The covid-19 crisis is forcing us to acknowledge the weaknesses of our socio-political system, especially the lack of protection for the most vulnerable. As public interest around data rights rises, the potential of using data for public service is appreciated by the institutions, while citizens evaluate the risks of its unintended use. This is a unique moment to build consensus around the urgent need for a trustworthy data governance model that allows community awareness and citizen engagement on data policies. As women across the globe experience enhanced economic inequalities, targeted gender legislative and policy reforms need to be put in place now to minimize the risks of future crises’ repercussions. It is during states of emergency, when human rights are restricted, that we need enhanced democratic oversight and a solid culture of transparency and accountability.
Data transparency and openness as a tool to overcome gender inequality has gradually gained attention in gender pay debates at the international level. Openly accessible data on gender disparities in pay has shown to be effective per se in narrowing the income gap, and data on the size and drivers of the pay gap have been deemed helpful to enforce and monitor equal pay rights. To help narrow the gender pay gap, advocacy for the adoption of pay transparency legislation is needed. Privacy, data ethics, transparency organizations and the open data movement should speak with one voice to advocate jointly for a conscientious data governance framework, and ensure that opening up data does not result in an unjustified interference with the employees’ rights. While Governments are the ultimate responsible for incorporating gender pay equity in public policies and legislation, business enterprises can play a crucial role in the advancement of women’s economic rights by leading the way in the implementation of transparent and fair remuneration policies, thereby creating good practices that may guide Governments’ efforts towards the development of public reforms.
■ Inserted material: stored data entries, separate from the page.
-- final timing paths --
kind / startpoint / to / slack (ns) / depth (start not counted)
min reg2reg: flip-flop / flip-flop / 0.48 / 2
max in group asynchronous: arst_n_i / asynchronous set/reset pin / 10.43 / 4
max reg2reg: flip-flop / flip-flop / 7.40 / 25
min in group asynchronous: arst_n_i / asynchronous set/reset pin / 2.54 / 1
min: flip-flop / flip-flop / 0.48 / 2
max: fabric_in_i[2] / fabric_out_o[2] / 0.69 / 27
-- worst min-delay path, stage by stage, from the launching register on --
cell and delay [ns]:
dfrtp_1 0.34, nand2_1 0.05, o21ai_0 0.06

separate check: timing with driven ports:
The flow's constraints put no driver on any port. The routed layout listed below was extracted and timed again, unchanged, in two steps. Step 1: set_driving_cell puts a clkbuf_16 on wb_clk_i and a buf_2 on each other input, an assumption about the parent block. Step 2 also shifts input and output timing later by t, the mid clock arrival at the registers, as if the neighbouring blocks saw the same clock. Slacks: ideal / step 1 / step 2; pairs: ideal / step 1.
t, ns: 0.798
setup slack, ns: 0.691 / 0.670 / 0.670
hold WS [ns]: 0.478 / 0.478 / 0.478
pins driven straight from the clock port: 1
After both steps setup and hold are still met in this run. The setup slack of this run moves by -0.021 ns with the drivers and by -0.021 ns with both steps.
It has been widely acknowledged that gender pay gap reporting is not only the right thing to do: transparency can benefit a business enterprise by minimizing the reputational and economic risks of legal actions against discriminatory policies while building trust amongst employees, helping talent retention as well as employees’ development and engagement. Closing the gender pay gap would promote better performance, increase productivity and help countries reach their full development potential. It would also strengthen the economy, including by cutting poverty rates among working women and their families. By ensuring equal pay and transparency within their workforce, addressing bias in the system, supporting the use of disaggregated data at the basis of equality initiatives and investing in eradicating harmful practices (e.g. occupational sex segregation and salary history requirements), Governments and business enterprises would contribute to women’s financial empowerment, which in fact would help boost the economy as a whole: as reported by the ILO, studies have linked increased labour participation rates of women with higher levels of GDP – this may be due to the creation of a virtuous circle which sees more purchasing power leading to increased investments into education and health of children (as it has been observed that women invest more money than men into their households and communities).
In light of the devastating impact that the current covid-19 pandemic is having on women and girls, owing to the exacerbation of pre-existing disparities, working towards closing the gender pay gap finds a renewed prominence. This is only a symptom of wider systemic inequalities in the workforce. But placing high-quality open data at the center of gender policies, both in the public and in the private sector, can help achieve a long-term, sustainable change around gender equality.